1. Field of the Invention
The present invention relates to a balloon type ultrasonic diagnostic probe used for medical purposes.
2. Description of the Related Art
For the medical diagnosis of a patient, an ultrasonic diagnostic probe, having an ultrasonic sensor therein, has been developed. The ultrasonic diagnostic probe is used on the surface of the body, and also in body cavities, to carry out ultrasonic scanning. Ultrasonic scanning in the body cavity provides doctors with more precise data. In the ultrasonic scanning in the body cavity, however, the patient may feel pain during the insertion of the ultrasonic diagnosis probe into the esophagus, and it is required that ultrasonic diagnostic probes have smaller diameters.

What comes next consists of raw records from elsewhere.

### config.mk
export PLATFORM = sky130hd
export DESIGN_NAME = piso_serializer
export DESIGN_NICKNAME = d
export VERILOG_FILES = /design/src/rtl/piso_serializer.sv
export SDC_FILE = /design/constraint.sdc
export NUM_CORES = 1
export LEC_CHECK = 0
export BUFFER_PORTS_ARGS = -buffer_cell sky130_fd_sc_hd__buf_2
export CORE_AREA = 2 2 43 45
export CTS_CLUSTER_DIAMETER = 150
export DETAILED_ROUTE_END_ITERATION = 12
export DIE_AREA = 0 0 45 47
export GPL_TIMING_DRIVEN = 0
export HOLD_SLACK_MARGIN = 0.06
export PLACE_DENSITY = 0.69
export SLEW_MARGIN = 10
export SYNTH_ARGS = -nofsm -noshare
export SYNTH_HDL_FRONTEND = slang
export SYNTH_SLANG_ARGS = --single-unit
### constraint.sdc
create_clock -name clk -period 1.3 [get_ports clk]
set_input_delay 0.195 -clock clk [delete_from_list [all_inputs] [get_ports clk]]
set_output_delay 0.195 -clock clk [all_outputs]
set_load 0.05 [all_outputs]
**src/rtl/memory_arbiter_pkg.sv**
```systemverilog
// Shared memory-interface definitions: arbiter state/owner enums and the memu command payload.
package memory_arbiter_pkg;

  typedef enum logic [1:0] {
    IDLE,
    HOLD,
    WAIT_VALID
  } state_t;

  typedef enum logic {
    OWN_I,
    OWN_D
  } owner_t;

  typedef struct packed {
    logic        write;
    logic [31:0] addr;
    logic [31:0] wdata;
    logic [31:0] wmask;
  } memu_cmd_t;

  localparam logic [31:0] FETCH_WMASK = 32'hffff_ffff;

  // Fetches are always full-word reads.
  function automatic memu_cmd_t fetch_cmd(input logic [31:0] addr);
    memu_cmd_t c;
    c.write = 1'b0;
    c.addr  = addr;
    c.wdata = 32'h0;
    c.wmask = FETCH_WMASK;
    return c;
  endfunction

endpackage

```
**src/rtl/memory_arbiter.sv**
```systemverilog
// Fetch/data arbiter onto one memory unit: 0-cycle command forward in IDLE, response pulses with memu_valid.
// Backpressure: memu_cmd_ready=0 parks the grant in HOLD; one read outstanding, starvation-bounded data priority.
module memory_arbiter
  import memory_arbiter_pkg::*;
#(
  parameter int STARVE_LIMIT = 4
) (
  input  logic        clk,
  input  logic        rst_n,
  input  logic        i_cmd_start,
  input  logic [31:0] i_addr,
  input  logic        i_kill,
  output logic        i_cmd_ready,
  output logic        i_valid,
  output logic [31:0] i_rdata,
  input  logic        d_cmd_start,
  input  logic        d_cmd_write,
  input  logic [31:0] d_addr,
  input  logic [31:0] d_wdata,
  input  logic [31:0] d_wmask,
  output logic        d_cmd_ready,
  output logic        d_valid,
  output logic [31:0] d_rdata,
  output logic        memu_cmd_start,
  output logic        memu_cmd_write,
  output logic [31:0] memu_addr,
  output logic [31:0] memu_wdata,
  output logic [31:0] memu_wmask,
  input  logic        memu_cmd_ready,
  input  logic        memu_valid,
  input  logic [31:0] memu_rdata
);

  localparam int CNT_W = $clog2(STARVE_LIMIT + 1);
  localparam logic [CNT_W-1:0] CNT_MAX = CNT_W'(STARVE_LIMIT);

  state_t           state_q, state_d;
  owner_t           grant_q, grant;
  owner_t           owner_q;
  logic [CNT_W-1:0] starve_q;
  logic             drop_q;
  logic             i_req;
  logic             start;
  logic             cmd_start;
  logic             accept;
  logic             rsp;
  memu_cmd_t        cmd;

  assign i_req = i_cmd_start & ~i_kill;

  always_comb begin
    grant = grant_q;
    start = 1'b0;
    case (state_q)
      IDLE: begin
        if (d_cmd_start && (starve_q < CNT_MAX)) grant = OWN_D;
        else if (i_req)                          grant = OWN_I;
        else                                     grant = OWN_D;
        start = (grant == OWN_I) ? i_req : d_cmd_start;
      end
      HOLD:    start = (grant_q == OWN_I) ? i_req : d_cmd_start;
      default: start = 1'b0;
    endcase
  end

  always_comb begin
    cmd = fetch_cmd(i_addr);
    if (grant == OWN_D) begin
      cmd.write = d_cmd_write;
      cmd.addr  = d_addr;
      cmd.wdata = d_wdata;
      cmd.wmask = d_wmask;
    end
  end

  assign cmd_start = start & rst_n;
  assign accept    = cmd_start & memu_cmd_ready;

  assign memu_cmd_start = cmd_start;
  assign memu_cmd_write = cmd.write;
  assign memu_addr      = cmd.addr;
  assign memu_wdata     = cmd.wdata;
  assign memu_wmask     = cmd.wmask;

  assign i_cmd_ready = accept & (grant == OWN_I);
  assign d_cmd_ready = accept & (grant == OWN_D);

  always_comb begin
    state_d = state_q;
    case (state_q)
      IDLE, HOLD: begin
        if (accept)                             state_d = cmd.write ? IDLE : WAIT_VALID;
        else if (cmd_start)                     state_d = HOLD;
        else                                    state_d = IDLE;
      end
      WAIT_VALID: if (memu_valid)               state_d = IDLE;
      default:                                  state_d = IDLE;
    endcase
  end

  // A kill arriving in the same cycle as the response still suppresses it.
  assign rsp     = rst_n & (state_q == WAIT_VALID) & memu_valid;
  assign i_valid = rsp & (owner_q == OWN_I) & ~drop_q & ~i_kill;
  assign d_valid = rsp & (owner_q == OWN_D);
  assign i_rdata = rst_n ? memu_rdata : 32'h0;
  assign d_rdata = rst_n ? memu_rdata : 32'h0;

  always_ff @(posedge clk) begin
    if (!rst_n) begin
      state_q  <= IDLE;
      grant_q  <= OWN_D;
      owner_q  <= OWN_D;
      starve_q <= '0;
      drop_q   <= 1'b0;
    end else begin
      state_q <= state_d;
      if (state_q == IDLE && cmd_start && !memu_cmd_ready) grant_q <= grant;
      if (accept) owner_q <= grant;

      if (state_d == IDLE)
        drop_q <= 1'b0;
      else if (i_kill && ((accept && grant == OWN_I) ||
                          (state_q == WAIT_VALID && owner_q == OWN_I)))
        drop_q <= 1'b1;

      if (accept && grant == OWN_I)
        starve_q <= '0;
      else if (accept && grant == OWN_D && i_cmd_start) begin
        if (starve_q != CNT_MAX) starve_q <= starve_q + CNT_W'(1);
      end else if (state_q == IDLE && !i_cmd_start)
        starve_q <= '0;
    end
  end

endmodule
```
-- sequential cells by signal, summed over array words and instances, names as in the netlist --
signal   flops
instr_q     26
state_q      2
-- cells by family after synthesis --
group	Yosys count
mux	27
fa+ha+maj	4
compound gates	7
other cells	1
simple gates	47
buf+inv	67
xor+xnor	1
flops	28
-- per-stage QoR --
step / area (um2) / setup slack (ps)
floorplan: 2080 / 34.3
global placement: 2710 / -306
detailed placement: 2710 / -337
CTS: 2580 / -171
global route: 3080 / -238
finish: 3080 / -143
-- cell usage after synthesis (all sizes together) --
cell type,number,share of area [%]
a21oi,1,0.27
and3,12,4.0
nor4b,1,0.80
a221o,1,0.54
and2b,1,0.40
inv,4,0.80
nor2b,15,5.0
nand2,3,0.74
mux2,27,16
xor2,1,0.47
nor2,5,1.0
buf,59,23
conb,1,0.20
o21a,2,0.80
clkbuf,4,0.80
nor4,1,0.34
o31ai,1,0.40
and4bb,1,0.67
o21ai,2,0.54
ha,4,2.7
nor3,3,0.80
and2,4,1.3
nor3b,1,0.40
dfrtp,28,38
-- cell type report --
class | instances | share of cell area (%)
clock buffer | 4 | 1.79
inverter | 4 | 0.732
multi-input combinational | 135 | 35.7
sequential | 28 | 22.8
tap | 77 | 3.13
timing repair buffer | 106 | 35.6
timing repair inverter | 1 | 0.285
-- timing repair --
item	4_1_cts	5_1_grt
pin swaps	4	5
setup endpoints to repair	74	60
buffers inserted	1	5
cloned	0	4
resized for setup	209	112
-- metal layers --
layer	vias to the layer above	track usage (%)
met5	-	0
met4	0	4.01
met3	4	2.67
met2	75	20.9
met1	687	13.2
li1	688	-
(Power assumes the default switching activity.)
--- config.mk ---
export PLATFORM = sky130hd
export DESIGN_NAME = vga_fb_scan
export DESIGN_NICKNAME = d
export VERILOG_FILES = /design/src/rtl/vga_fb_scan.sv
export SDC_FILE = /design/constraint.sdc
export NUM_CORES = 1
export LEC_CHECK = 0
export CAP_MARGIN = 20
export CORE_AREA = 2 2 99 101
export DETAILED_ROUTE_END_ITERATION = 8
export DIE_AREA = 0 0 101 103
export GPL_ROUTABILITY_DRIVEN = 0
export PLACE_DENSITY = 0.76
export REMOVE_ABC_BUFFERS = 1
export SLEW_MARGIN = 20
export SYNTH_ARGS = -nofsm -noshare
export SYNTH_HDL_FRONTEND = slang
export SYNTH_SLANG_ARGS = --single-unit
--- constraint.sdc ---
create_clock -name clk -period 3.1 [get_ports clk]
set_clock_uncertainty 0.2 [all_clocks]
set_input_delay 0.31 -clock clk [delete_from_list [all_inputs] [get_ports clk]]
set_output_delay 0.31 -clock clk [all_outputs]
set_load 0.02 [all_outputs]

Examples of prior art ultrasonic diagnostic probes as shown in FIGS. 7 to 10 of the attached drawings, are used to produce trans-esophageal echo cardiographs. In FIG. 7, the ultrasonic diagnosis probe 1 comprises an array 3 of elongated piezoelectric elements at the free end of the probe 1. Each of the piezoelectric elements is an elongated strip and the array 3 has a rectangular shape with long sides and short sides. The array of piezoelectric elements is arranged in the free end of the probe 1 so that the ultrasonic scanning direction is perpendicular to the longitudinal axis of the ultrasonic diagnostic probe 1. The length of the array 3 in the scanning direction is made small to mitigate the pain inflicted on the patient during the insertion of the ultrasonic diagnosis probe 1 into the body.
In this design, however, an aperture of the sensor becomes smaller if the length of the array 3 elements in the scanning direction is made smaller, and this reduces the quality of obtained images. In addition, since the scanning direction is fixedly determined, only a restricted picture can be obtained.
In FIG. 8, the probe 1 has an array of piezoelectric elements 3 the scanning direction of which coincides with the longitudinal direction of the probe 1. This probe can overcome the problem of the diameter of the sensor, but still suffers from the problem of its small degree of freedom in obtaining a picture.
To solve these problems, a bi-planar-type probe 1 having two arrays 3 of piezoelectric elements having the scanning directions perpendicular to each other is shown in FIG. 9. Also, a multi-planar-type probe 1 having a rotatable array 3 of piezoelectric elements has been proposed, as shown in FIG. 10. However, since the former includes the array 3 of the piezoelectric elements having the scanning direction parallel to the longitudinal direction of the probe 1, and since the latter needs space for the array 3 to piezoelectric elements rotate, these probes also suffer from the problem that the free end of the probe 1 must have a large size. Therefore, these designs inflict great pain on the patient.